_Recorded information_

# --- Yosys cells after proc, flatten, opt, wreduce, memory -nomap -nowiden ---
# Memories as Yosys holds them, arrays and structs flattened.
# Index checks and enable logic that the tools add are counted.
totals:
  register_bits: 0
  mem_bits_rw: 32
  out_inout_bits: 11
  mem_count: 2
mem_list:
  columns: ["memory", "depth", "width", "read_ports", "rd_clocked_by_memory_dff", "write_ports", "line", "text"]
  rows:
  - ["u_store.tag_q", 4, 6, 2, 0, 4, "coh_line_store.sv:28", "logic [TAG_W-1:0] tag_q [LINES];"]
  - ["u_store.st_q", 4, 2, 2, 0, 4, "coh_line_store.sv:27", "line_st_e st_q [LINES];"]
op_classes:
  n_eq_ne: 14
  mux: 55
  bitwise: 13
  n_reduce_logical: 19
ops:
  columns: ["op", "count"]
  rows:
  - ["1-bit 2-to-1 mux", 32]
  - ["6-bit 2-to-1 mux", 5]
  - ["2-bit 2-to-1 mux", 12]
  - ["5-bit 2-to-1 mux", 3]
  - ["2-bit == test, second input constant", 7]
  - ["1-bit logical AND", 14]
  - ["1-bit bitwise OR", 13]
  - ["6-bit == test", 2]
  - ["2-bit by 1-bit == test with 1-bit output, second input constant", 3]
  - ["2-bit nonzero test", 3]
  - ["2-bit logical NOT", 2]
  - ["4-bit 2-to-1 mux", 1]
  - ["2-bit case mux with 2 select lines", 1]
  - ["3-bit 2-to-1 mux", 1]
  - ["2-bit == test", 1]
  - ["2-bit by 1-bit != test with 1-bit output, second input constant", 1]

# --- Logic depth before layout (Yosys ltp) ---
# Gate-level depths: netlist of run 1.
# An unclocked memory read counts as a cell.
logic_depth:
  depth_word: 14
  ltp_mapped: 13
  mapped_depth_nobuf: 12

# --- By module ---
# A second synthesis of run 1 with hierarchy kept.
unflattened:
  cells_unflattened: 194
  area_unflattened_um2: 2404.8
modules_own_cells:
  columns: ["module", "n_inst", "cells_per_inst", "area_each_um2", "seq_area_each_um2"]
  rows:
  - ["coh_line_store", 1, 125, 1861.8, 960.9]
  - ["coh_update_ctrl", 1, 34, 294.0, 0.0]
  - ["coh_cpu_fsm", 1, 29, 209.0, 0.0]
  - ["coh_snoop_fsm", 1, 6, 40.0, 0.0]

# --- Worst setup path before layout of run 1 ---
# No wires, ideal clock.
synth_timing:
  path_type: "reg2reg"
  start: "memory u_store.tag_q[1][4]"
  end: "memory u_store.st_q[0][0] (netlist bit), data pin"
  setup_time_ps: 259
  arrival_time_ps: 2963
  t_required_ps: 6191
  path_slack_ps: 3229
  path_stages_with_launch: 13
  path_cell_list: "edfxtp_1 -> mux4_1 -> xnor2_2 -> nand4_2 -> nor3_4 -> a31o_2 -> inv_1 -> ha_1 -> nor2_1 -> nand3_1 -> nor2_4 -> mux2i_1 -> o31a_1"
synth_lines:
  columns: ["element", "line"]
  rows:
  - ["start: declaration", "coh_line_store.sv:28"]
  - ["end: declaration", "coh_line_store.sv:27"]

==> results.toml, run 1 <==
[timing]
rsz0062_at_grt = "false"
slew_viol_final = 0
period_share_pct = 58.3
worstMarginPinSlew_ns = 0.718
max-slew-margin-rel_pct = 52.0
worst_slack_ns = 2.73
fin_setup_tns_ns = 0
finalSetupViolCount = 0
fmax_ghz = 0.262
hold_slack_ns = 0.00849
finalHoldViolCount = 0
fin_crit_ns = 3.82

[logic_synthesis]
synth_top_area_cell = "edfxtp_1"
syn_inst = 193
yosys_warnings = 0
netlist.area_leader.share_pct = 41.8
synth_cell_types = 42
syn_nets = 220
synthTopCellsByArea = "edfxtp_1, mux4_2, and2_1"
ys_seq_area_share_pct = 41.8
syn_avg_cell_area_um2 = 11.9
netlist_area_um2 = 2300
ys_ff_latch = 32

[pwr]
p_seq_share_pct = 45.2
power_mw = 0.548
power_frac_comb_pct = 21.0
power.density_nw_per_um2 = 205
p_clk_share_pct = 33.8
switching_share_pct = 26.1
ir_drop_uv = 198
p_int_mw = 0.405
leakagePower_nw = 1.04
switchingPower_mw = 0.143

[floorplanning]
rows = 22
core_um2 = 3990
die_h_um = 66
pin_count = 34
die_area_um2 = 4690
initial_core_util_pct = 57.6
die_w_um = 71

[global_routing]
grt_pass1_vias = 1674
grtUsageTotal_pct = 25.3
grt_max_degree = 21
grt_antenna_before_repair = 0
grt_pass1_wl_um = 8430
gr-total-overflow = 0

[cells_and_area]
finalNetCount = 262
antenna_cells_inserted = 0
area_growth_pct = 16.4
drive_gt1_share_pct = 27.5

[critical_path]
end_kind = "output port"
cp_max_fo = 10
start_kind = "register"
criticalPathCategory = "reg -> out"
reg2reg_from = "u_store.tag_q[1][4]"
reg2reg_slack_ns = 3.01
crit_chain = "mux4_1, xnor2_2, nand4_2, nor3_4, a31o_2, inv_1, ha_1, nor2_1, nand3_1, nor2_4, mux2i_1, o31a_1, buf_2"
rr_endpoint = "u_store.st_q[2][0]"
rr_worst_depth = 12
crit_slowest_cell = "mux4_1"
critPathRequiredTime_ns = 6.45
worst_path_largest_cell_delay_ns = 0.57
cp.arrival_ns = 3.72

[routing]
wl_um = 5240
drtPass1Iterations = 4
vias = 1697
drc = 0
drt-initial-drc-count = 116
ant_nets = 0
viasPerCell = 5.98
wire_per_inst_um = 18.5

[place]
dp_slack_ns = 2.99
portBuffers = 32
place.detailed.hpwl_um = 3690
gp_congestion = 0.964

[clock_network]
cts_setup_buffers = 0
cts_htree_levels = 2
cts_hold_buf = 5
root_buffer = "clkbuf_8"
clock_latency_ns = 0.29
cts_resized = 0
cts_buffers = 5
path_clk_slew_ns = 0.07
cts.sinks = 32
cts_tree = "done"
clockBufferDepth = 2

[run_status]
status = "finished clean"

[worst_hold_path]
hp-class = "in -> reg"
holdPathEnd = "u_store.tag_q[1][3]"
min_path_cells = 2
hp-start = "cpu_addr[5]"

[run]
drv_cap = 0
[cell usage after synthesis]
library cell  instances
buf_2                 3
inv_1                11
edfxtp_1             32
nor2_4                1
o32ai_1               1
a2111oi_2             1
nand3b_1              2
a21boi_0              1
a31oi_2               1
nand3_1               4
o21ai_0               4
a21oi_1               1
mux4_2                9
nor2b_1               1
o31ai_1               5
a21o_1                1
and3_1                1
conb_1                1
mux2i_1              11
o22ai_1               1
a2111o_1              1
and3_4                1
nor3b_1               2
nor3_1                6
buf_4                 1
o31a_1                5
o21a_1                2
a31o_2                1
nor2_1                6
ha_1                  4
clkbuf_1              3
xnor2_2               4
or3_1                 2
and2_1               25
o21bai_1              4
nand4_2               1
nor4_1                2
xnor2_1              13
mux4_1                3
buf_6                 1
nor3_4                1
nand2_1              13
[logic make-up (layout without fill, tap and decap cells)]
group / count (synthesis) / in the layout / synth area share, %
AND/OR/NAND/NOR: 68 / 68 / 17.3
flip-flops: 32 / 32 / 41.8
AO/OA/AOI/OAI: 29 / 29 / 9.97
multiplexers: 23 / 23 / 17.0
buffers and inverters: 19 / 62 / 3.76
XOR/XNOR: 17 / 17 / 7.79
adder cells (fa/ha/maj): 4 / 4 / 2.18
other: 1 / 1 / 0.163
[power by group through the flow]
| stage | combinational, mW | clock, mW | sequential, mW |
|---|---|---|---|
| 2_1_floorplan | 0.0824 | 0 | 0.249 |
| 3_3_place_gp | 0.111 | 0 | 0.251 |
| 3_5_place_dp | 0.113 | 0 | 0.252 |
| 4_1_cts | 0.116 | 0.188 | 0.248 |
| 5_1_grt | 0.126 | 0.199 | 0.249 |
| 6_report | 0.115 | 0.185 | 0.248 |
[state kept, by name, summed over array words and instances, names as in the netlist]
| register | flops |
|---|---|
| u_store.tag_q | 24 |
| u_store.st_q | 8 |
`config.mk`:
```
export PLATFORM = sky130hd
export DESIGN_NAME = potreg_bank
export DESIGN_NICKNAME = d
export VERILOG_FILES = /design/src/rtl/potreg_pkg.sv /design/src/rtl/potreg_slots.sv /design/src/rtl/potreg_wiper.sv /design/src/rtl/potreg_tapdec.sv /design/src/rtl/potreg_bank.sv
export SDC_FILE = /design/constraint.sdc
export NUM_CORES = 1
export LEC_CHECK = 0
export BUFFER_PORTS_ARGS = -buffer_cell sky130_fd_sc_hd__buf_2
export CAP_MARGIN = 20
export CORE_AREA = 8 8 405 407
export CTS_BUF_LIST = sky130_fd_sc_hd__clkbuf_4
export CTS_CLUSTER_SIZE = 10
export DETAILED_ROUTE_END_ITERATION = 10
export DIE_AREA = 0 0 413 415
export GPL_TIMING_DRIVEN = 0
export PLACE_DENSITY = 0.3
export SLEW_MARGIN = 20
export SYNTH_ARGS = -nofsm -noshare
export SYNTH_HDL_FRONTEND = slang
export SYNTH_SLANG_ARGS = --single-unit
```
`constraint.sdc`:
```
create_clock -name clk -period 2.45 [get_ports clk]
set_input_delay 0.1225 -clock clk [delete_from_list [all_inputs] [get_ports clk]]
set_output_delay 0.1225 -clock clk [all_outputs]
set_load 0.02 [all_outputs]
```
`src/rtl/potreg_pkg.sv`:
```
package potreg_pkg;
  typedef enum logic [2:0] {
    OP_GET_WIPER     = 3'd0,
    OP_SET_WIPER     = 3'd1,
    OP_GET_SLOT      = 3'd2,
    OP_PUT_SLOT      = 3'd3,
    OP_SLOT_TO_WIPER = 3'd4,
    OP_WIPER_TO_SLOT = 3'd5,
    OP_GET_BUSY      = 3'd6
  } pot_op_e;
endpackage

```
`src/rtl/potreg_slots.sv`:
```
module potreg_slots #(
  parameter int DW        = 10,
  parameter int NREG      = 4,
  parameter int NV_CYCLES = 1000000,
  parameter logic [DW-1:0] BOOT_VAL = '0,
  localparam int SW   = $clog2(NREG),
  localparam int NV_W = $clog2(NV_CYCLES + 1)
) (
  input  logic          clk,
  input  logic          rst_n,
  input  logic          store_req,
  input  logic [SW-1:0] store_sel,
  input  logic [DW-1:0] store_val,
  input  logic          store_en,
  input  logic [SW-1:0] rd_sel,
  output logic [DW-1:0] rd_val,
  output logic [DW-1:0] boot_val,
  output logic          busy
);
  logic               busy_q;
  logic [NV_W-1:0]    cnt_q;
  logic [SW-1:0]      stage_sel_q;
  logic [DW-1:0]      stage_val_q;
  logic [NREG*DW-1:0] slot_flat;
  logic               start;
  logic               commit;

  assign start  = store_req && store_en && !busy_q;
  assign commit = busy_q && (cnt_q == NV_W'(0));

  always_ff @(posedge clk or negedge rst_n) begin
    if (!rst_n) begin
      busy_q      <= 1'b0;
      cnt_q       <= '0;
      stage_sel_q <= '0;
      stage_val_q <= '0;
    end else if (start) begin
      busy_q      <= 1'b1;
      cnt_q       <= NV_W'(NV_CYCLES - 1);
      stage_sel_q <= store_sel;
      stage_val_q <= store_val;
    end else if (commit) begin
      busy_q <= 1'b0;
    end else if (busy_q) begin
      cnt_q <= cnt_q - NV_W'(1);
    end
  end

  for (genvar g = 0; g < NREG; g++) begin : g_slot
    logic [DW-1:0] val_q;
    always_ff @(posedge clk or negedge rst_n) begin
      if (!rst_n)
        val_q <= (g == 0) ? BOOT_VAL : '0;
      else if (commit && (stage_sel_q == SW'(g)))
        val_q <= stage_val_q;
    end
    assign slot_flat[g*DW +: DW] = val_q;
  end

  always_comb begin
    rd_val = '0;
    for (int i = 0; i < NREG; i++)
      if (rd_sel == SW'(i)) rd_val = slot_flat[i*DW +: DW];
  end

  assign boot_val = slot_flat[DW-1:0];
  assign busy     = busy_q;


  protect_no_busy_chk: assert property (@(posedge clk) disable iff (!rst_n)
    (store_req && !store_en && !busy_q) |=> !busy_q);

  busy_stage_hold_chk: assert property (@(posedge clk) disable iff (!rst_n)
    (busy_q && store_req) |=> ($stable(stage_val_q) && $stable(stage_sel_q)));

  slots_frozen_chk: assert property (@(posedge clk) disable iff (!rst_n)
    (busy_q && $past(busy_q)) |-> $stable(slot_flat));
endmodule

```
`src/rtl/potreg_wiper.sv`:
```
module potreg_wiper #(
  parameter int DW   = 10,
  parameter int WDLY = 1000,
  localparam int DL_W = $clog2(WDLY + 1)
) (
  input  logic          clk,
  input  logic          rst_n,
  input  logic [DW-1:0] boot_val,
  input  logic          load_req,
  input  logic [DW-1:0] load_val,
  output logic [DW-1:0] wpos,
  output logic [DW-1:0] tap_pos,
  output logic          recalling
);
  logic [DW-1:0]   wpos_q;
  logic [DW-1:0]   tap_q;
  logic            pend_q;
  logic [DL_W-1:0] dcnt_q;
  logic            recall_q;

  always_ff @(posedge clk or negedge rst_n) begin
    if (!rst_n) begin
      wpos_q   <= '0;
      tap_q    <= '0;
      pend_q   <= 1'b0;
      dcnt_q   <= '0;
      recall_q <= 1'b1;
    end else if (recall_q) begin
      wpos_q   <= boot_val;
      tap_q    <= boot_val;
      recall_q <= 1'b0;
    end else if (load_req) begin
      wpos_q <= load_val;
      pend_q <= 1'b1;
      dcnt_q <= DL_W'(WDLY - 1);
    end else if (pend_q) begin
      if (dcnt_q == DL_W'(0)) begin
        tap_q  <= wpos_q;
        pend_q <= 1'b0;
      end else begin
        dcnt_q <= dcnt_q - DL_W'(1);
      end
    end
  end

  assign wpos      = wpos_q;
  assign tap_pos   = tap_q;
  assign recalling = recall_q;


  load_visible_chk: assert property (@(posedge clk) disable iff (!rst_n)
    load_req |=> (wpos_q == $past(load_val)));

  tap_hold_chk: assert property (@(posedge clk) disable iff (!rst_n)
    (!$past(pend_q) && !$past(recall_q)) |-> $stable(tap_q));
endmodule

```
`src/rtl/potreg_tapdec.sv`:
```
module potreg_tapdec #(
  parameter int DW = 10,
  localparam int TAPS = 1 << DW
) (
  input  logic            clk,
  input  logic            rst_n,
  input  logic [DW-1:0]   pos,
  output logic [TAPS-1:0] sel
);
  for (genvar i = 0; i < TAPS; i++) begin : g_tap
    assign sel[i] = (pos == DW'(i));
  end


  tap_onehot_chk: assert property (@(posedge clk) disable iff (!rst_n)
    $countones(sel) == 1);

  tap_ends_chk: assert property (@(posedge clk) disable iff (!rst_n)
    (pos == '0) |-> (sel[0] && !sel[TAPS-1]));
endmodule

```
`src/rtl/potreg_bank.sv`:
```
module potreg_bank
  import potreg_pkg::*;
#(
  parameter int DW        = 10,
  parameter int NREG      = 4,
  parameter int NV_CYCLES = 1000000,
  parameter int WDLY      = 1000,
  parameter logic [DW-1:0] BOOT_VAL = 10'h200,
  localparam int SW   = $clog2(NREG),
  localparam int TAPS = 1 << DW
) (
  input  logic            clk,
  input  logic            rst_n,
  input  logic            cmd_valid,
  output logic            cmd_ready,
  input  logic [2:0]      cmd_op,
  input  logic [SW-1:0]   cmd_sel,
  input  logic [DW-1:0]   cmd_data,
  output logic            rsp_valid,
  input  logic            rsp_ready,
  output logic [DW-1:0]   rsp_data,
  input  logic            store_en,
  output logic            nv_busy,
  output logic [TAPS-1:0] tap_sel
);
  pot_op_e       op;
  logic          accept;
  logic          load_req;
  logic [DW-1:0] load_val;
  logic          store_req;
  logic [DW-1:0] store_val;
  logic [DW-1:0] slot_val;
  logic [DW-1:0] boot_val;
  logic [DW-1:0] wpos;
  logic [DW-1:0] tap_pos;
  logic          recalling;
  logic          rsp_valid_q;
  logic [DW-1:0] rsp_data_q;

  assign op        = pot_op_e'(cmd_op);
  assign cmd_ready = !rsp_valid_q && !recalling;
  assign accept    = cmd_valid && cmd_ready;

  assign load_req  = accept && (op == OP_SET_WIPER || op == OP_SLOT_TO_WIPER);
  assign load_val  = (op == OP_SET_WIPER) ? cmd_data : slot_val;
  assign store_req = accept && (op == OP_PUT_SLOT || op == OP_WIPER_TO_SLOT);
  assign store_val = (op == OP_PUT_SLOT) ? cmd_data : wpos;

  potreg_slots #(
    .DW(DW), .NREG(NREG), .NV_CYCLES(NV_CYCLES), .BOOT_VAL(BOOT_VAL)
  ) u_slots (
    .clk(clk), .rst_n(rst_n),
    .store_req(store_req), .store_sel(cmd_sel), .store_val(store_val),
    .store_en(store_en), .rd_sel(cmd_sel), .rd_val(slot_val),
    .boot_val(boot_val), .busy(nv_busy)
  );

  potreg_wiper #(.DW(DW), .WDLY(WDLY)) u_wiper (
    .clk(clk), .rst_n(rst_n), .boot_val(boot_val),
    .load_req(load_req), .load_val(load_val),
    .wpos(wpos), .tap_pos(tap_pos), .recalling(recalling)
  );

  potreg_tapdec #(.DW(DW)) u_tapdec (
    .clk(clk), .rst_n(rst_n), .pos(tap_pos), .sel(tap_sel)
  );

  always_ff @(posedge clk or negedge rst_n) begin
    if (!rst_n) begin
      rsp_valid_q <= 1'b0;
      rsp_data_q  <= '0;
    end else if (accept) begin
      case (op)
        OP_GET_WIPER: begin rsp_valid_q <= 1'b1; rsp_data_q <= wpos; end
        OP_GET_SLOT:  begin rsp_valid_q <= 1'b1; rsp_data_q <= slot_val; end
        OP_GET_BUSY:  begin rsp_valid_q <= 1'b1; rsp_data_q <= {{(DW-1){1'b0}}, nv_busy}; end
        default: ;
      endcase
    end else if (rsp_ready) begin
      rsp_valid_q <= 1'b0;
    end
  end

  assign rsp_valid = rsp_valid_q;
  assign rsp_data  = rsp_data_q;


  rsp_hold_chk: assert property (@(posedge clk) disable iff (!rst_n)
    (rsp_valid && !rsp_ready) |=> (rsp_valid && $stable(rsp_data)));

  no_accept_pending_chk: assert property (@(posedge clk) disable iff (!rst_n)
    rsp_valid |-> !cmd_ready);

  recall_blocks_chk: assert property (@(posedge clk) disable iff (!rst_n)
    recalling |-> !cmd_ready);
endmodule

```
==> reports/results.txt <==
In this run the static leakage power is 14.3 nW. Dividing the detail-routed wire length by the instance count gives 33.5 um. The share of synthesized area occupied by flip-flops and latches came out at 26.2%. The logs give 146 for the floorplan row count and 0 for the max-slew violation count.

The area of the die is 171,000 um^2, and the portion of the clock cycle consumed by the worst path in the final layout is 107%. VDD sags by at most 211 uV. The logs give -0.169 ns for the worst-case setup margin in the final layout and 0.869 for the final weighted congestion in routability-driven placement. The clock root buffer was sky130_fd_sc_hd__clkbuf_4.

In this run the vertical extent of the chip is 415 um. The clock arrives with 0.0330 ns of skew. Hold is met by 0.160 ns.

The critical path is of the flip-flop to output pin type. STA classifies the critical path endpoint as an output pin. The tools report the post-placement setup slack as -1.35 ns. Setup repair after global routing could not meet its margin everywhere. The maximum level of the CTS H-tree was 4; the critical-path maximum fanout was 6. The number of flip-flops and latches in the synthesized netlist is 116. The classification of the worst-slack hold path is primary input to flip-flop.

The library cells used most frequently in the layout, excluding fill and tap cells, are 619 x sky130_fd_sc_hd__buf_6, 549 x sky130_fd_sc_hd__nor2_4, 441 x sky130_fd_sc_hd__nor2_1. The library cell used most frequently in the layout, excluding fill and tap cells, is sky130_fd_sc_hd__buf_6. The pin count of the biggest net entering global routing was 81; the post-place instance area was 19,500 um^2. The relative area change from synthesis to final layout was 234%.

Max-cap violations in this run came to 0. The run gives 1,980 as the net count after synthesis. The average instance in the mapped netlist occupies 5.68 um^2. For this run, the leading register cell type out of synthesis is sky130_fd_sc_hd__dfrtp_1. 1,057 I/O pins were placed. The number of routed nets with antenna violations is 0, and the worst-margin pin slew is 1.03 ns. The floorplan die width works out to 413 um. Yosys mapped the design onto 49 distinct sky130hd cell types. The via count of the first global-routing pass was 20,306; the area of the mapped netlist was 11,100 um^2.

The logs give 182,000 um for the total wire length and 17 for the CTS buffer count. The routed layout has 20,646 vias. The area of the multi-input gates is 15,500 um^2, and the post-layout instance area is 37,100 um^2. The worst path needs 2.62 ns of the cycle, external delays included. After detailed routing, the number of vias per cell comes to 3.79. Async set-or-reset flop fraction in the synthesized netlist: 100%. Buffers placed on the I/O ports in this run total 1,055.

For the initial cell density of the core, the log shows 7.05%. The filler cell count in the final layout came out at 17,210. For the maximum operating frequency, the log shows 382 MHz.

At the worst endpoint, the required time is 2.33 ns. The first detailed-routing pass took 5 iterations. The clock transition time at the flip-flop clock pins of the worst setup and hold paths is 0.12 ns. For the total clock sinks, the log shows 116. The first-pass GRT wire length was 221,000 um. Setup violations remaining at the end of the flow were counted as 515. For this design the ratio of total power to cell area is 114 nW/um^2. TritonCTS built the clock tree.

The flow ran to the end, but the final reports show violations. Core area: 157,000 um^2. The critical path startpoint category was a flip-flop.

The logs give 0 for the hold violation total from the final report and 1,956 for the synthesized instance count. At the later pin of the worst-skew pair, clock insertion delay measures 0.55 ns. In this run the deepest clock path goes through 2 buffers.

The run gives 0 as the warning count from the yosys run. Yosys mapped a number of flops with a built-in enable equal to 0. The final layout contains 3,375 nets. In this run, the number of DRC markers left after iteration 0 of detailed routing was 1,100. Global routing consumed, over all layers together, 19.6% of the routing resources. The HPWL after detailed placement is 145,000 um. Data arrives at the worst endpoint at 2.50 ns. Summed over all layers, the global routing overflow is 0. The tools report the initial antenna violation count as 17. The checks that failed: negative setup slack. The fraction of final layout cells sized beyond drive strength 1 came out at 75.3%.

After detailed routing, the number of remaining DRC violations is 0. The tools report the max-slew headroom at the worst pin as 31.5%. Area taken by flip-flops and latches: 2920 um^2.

_Directions_
Pick out the lines above containing the word "declaration", then copy them.

_Result for this exercise_
  - ["start: declaration", "coh_line_store.sv:28"]
  - ["end: declaration", "coh_line_store.sv:27"]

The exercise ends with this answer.